## Data supplied
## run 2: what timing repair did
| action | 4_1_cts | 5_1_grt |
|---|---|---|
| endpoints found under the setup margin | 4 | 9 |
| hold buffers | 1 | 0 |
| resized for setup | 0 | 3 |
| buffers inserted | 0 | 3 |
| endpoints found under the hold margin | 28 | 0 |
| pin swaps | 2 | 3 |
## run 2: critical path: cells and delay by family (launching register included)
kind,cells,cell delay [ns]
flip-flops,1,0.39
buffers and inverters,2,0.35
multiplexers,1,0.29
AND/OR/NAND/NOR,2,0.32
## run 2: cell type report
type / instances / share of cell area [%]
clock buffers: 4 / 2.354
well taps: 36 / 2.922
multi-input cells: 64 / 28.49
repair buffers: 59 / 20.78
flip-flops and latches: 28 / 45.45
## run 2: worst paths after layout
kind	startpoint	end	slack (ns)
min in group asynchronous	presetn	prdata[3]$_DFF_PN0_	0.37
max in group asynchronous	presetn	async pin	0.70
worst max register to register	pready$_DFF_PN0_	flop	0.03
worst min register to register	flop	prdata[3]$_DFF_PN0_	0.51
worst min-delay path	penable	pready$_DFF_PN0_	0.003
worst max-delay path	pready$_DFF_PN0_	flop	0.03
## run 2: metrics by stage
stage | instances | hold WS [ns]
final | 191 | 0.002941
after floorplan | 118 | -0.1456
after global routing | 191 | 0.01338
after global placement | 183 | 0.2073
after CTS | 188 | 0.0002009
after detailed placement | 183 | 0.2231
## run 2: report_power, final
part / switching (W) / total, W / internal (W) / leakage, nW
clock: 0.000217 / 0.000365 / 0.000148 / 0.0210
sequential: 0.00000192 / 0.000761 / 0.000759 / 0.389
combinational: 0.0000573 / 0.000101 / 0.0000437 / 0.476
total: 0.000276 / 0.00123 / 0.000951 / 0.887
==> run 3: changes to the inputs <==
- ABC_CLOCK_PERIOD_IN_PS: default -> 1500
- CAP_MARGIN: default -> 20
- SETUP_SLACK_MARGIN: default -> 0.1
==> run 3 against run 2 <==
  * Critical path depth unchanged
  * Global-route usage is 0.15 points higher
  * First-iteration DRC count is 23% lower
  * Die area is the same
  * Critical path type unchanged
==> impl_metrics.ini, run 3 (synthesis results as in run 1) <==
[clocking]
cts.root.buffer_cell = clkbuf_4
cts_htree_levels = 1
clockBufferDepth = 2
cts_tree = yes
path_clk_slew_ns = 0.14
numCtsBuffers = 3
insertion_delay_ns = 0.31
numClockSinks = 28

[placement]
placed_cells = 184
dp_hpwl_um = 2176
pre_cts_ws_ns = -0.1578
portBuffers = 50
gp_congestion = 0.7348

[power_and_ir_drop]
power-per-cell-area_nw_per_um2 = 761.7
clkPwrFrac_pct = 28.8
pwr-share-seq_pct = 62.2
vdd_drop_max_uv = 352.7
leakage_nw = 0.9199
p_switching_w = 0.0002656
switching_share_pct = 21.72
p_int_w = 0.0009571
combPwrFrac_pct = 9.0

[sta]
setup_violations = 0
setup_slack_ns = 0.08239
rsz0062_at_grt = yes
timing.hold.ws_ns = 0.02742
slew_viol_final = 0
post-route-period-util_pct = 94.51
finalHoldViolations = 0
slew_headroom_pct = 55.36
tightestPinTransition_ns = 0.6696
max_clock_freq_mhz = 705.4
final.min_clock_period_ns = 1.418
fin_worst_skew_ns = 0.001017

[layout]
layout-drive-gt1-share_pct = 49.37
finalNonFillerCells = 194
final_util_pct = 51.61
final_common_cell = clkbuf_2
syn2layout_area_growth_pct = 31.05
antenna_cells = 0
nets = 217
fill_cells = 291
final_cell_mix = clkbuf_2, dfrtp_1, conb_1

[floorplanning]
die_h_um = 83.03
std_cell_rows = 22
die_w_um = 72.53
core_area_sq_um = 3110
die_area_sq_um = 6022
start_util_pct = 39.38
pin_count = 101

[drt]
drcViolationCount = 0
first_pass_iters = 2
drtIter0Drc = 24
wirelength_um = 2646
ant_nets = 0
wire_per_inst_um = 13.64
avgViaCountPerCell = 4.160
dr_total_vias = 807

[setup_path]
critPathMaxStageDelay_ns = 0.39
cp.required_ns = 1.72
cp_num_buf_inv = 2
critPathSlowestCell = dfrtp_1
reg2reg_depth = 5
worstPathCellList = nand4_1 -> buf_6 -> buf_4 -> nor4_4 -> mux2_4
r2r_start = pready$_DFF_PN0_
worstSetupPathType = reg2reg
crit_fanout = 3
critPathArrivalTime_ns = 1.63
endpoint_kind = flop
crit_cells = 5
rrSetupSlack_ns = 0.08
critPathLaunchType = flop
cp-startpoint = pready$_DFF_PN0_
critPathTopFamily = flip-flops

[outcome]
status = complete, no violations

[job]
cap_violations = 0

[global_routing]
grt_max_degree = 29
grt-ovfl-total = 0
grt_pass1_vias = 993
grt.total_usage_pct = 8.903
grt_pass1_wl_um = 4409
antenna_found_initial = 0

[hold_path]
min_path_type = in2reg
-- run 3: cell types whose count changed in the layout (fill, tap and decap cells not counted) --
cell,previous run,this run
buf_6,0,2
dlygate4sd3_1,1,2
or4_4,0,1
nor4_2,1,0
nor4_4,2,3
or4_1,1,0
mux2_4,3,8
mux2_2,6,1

--

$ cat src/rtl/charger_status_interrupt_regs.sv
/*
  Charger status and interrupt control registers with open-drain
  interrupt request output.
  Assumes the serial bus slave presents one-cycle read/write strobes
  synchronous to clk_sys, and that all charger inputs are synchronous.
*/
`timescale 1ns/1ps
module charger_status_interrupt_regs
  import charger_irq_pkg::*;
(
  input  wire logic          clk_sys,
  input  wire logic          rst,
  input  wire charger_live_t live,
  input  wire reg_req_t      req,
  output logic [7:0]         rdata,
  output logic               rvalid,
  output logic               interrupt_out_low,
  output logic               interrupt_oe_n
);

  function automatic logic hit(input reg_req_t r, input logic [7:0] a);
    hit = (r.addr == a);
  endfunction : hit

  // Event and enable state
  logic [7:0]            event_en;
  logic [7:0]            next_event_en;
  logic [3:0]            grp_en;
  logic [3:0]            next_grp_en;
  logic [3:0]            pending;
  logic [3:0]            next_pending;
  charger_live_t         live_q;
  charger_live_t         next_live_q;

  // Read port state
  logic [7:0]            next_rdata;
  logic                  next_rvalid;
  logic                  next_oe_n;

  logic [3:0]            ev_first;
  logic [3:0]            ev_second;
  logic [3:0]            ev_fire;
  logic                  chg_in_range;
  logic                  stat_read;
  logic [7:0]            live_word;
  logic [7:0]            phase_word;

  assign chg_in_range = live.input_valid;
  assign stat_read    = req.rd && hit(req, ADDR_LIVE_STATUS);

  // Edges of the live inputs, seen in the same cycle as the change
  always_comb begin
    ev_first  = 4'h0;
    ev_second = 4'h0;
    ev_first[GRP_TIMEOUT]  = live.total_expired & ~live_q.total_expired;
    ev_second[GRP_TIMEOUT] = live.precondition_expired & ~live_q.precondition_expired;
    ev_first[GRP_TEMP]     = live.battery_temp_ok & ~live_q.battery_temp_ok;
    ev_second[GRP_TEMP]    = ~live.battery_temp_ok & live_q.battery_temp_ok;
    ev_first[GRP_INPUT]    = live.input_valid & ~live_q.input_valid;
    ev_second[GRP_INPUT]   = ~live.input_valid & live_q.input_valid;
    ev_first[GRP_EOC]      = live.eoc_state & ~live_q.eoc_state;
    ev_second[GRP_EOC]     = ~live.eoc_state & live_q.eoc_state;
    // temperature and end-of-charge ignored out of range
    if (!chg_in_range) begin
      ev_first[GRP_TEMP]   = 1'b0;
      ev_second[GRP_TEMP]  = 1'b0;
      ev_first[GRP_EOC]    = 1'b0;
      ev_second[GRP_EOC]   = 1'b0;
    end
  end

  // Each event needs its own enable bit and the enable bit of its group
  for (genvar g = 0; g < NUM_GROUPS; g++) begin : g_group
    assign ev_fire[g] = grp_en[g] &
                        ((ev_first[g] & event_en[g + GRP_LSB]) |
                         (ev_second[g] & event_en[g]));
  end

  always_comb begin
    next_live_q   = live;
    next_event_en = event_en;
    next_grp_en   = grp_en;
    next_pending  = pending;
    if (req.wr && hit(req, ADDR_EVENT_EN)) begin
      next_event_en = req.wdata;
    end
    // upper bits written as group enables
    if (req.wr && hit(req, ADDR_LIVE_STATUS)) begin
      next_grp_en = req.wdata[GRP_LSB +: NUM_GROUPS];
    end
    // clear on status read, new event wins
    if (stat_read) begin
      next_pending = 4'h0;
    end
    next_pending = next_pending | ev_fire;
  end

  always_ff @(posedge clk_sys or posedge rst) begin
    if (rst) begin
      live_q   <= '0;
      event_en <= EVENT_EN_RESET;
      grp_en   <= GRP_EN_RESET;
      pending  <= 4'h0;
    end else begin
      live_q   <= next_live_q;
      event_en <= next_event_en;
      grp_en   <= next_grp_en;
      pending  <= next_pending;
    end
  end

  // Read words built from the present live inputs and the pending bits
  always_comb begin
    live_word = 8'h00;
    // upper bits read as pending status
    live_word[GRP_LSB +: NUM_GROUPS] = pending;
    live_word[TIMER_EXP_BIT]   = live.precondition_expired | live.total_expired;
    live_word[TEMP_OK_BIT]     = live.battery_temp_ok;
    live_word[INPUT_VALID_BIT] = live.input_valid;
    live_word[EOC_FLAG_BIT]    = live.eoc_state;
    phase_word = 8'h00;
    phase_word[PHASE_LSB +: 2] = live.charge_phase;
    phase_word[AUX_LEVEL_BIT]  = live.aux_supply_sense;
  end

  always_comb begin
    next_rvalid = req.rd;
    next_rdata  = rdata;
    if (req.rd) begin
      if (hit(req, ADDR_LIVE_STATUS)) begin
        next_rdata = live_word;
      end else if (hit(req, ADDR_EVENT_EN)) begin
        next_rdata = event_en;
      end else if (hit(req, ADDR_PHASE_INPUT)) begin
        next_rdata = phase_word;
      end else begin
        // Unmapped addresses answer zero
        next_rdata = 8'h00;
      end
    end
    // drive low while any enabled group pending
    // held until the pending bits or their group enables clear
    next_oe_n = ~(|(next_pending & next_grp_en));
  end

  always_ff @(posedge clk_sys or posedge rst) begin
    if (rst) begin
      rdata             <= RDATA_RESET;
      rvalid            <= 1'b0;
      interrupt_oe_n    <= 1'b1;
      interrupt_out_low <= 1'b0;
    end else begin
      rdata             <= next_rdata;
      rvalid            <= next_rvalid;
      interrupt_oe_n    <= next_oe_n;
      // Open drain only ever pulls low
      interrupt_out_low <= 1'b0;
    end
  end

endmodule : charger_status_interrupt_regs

==

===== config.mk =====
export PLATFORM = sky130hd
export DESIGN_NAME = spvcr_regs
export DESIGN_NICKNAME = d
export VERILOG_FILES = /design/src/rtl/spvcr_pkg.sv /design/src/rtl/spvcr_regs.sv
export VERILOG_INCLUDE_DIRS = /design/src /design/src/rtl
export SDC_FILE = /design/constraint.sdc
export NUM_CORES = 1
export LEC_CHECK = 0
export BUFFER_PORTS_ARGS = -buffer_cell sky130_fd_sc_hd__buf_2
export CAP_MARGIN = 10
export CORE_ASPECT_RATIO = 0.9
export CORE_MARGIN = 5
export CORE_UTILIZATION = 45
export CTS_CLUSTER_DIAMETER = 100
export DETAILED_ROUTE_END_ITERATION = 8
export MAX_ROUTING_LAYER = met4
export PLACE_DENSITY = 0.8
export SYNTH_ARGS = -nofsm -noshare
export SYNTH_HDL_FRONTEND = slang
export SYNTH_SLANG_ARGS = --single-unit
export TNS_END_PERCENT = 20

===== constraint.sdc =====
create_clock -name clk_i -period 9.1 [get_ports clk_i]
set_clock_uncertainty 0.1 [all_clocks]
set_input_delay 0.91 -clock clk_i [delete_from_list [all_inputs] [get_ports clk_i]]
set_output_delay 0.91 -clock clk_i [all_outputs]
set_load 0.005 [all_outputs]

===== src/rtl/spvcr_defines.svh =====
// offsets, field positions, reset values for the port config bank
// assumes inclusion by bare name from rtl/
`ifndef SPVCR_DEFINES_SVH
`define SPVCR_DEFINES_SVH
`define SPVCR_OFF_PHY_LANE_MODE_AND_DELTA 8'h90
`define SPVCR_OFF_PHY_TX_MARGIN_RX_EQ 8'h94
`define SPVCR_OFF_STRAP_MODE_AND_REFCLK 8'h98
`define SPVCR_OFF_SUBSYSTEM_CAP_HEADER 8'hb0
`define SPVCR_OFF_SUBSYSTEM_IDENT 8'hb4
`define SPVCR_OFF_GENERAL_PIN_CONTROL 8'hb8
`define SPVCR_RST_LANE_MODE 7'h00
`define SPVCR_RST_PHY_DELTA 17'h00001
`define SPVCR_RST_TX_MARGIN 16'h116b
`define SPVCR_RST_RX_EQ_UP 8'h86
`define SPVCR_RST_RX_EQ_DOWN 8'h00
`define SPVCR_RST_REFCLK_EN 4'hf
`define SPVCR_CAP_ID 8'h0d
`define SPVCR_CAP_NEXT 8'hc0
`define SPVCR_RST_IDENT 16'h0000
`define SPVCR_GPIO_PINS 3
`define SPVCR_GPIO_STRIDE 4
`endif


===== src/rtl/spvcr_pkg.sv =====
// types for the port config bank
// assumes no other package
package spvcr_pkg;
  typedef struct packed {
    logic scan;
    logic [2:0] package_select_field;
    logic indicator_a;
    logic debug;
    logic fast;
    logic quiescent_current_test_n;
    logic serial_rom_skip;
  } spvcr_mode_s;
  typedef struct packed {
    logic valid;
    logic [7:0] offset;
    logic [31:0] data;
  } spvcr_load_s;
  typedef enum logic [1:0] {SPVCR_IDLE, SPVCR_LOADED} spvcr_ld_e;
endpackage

## Exercise requirements
Among the entries above, which lines include "instances"? List them all.

## Response for this exercise
type / instances / share of cell area [%]
stage | instances | hold WS [ns]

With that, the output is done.